EXERCISE DESCRIPTION: Set the entries down once more, exactly as they are worded.

START DATA LISTING

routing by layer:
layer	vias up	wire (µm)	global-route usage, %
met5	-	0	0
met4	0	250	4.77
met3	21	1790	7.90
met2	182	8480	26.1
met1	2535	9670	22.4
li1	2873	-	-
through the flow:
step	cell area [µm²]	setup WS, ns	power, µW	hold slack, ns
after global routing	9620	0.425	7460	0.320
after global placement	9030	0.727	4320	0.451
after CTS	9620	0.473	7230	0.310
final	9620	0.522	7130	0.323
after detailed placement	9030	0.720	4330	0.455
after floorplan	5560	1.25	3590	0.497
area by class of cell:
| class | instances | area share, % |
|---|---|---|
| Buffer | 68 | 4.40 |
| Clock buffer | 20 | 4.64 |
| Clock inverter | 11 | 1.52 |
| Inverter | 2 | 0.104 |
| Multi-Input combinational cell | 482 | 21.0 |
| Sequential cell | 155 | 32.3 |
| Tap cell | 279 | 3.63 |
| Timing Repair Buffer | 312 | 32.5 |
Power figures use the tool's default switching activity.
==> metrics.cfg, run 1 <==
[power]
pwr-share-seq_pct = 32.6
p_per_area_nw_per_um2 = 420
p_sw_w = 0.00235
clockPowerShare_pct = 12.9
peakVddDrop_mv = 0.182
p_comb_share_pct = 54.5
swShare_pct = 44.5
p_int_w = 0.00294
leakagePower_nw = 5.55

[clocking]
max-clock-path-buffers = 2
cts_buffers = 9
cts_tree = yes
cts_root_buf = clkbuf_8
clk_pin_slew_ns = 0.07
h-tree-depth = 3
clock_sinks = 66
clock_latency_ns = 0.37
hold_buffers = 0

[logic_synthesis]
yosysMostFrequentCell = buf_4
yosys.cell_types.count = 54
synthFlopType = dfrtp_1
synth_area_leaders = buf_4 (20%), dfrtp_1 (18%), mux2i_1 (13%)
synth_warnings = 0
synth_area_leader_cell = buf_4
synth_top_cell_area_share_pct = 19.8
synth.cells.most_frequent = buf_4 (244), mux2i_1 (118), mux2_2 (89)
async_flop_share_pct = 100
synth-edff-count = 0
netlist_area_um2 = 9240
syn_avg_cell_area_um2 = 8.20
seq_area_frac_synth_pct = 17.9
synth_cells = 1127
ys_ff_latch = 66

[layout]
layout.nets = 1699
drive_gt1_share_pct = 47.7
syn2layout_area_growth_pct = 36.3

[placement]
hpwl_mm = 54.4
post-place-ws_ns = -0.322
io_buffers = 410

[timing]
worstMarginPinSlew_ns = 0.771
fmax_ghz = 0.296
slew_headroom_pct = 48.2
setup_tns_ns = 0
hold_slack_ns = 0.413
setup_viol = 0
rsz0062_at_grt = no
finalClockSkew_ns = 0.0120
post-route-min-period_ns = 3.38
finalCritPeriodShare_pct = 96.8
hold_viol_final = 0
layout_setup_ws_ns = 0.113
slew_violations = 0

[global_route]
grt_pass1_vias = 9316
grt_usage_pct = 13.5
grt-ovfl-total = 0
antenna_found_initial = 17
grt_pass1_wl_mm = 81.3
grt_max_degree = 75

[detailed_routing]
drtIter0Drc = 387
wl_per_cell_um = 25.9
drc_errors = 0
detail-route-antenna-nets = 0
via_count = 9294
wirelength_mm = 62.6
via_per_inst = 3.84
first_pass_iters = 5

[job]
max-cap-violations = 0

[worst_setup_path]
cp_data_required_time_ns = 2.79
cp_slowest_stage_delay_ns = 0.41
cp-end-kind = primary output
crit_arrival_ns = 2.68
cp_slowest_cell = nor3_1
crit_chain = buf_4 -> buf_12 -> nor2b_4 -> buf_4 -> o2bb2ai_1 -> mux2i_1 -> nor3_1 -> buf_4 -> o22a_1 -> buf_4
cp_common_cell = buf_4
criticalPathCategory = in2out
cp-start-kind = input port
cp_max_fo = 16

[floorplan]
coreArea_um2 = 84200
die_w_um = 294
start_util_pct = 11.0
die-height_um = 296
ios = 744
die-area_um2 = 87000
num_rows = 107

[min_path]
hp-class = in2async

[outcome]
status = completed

END DATA LISTING

SOLUTION FOR THIS TASK:
routing by layer:
layer	vias up	wire (µm)	global-route usage, %
met5	-	0	0
met4	0	250	4.77
met3	21	1790	7.90
met2	182	8480	26.1
met1	2535	9670	22.4
li1	2873	-	-
through the flow:
step	cell area [µm²]	setup WS, ns	power, µW	hold slack, ns
after global routing	9620	0.425	7460	0.320
after global placement	9030	0.727	4320	0.451
after CTS	9620	0.473	7230	0.310
final	9620	0.522	7130	0.323
after detailed placement	9030	0.720	4330	0.455
after floorplan	5560	1.25	3590	0.497
area by class of cell:
| class | instances | area share, % |
|---|---|---|
| Buffer | 68 | 4.40 |
| Clock buffer | 20 | 4.64 |
| Clock inverter | 11 | 1.52 |
| Inverter | 2 | 0.104 |
| Multi-Input combinational cell | 482 | 21.0 |
| Sequential cell | 155 | 32.3 |
| Tap cell | 279 | 3.63 |
| Timing Repair Buffer | 312 | 32.5 |
Power figures use the tool's default switching activity.
==> metrics.cfg, run 1 <==
[power]
pwr-share-seq_pct = 32.6
p_per_area_nw_per_um2 = 420
p_sw_w = 0.00235
clockPowerShare_pct = 12.9
peakVddDrop_mv = 0.182
p_comb_share_pct = 54.5
swShare_pct = 44.5
p_int_w = 0.00294
leakagePower_nw = 5.55

[clocking]
max-clock-path-buffers = 2
cts_buffers = 9
cts_tree = yes
cts_root_buf = clkbuf_8
clk_pin_slew_ns = 0.07
h-tree-depth = 3
clock_sinks = 66
clock_latency_ns = 0.37
hold_buffers = 0

[logic_synthesis]
yosysMostFrequentCell = buf_4
yosys.cell_types.count = 54
synthFlopType = dfrtp_1
synth_area_leaders = buf_4 (20%), dfrtp_1 (18%), mux2i_1 (13%)
synth_warnings = 0
synth_area_leader_cell = buf_4
synth_top_cell_area_share_pct = 19.8
synth.cells.most_frequent = buf_4 (244), mux2i_1 (118), mux2_2 (89)
async_flop_share_pct = 100
synth-edff-count = 0
netlist_area_um2 = 9240
syn_avg_cell_area_um2 = 8.20
seq_area_frac_synth_pct = 17.9
synth_cells = 1127
ys_ff_latch = 66

[layout]
layout.nets = 1699
drive_gt1_share_pct = 47.7
syn2layout_area_growth_pct = 36.3

[placement]
hpwl_mm = 54.4
post-place-ws_ns = -0.322
io_buffers = 410

[timing]
worstMarginPinSlew_ns = 0.771
fmax_ghz = 0.296
slew_headroom_pct = 48.2
setup_tns_ns = 0
hold_slack_ns = 0.413
setup_viol = 0
rsz0062_at_grt = no
finalClockSkew_ns = 0.0120
post-route-min-period_ns = 3.38
finalCritPeriodShare_pct = 96.8
hold_viol_final = 0
layout_setup_ws_ns = 0.113
slew_violations = 0

[global_route]
grt_pass1_vias = 9316
grt_usage_pct = 13.5
grt-ovfl-total = 0
antenna_found_initial = 17
grt_pass1_wl_mm = 81.3
grt_max_degree = 75

[detailed_routing]
drtIter0Drc = 387
wl_per_cell_um = 25.9
drc_errors = 0
detail-route-antenna-nets = 0
via_count = 9294
wirelength_mm = 62.6
via_per_inst = 3.84
first_pass_iters = 5

[job]
max-cap-violations = 0

[worst_setup_path]
cp_data_required_time_ns = 2.79
cp_slowest_stage_delay_ns = 0.41
cp-end-kind = primary output
crit_arrival_ns = 2.68
cp_slowest_cell = nor3_1
crit_chain = buf_4 -> buf_12 -> nor2b_4 -> buf_4 -> o2bb2ai_1 -> mux2i_1 -> nor3_1 -> buf_4 -> o22a_1 -> buf_4
cp_common_cell = buf_4
criticalPathCategory = in2out
cp-start-kind = input port
cp_max_fo = 16

[floorplan]
coreArea_um2 = 84200
die_w_um = 294
start_util_pct = 11.0
die-height_um = 296
ios = 744
die-area_um2 = 87000
num_rows = 107

[min_path]
hp-class = in2async

[outcome]
status = completed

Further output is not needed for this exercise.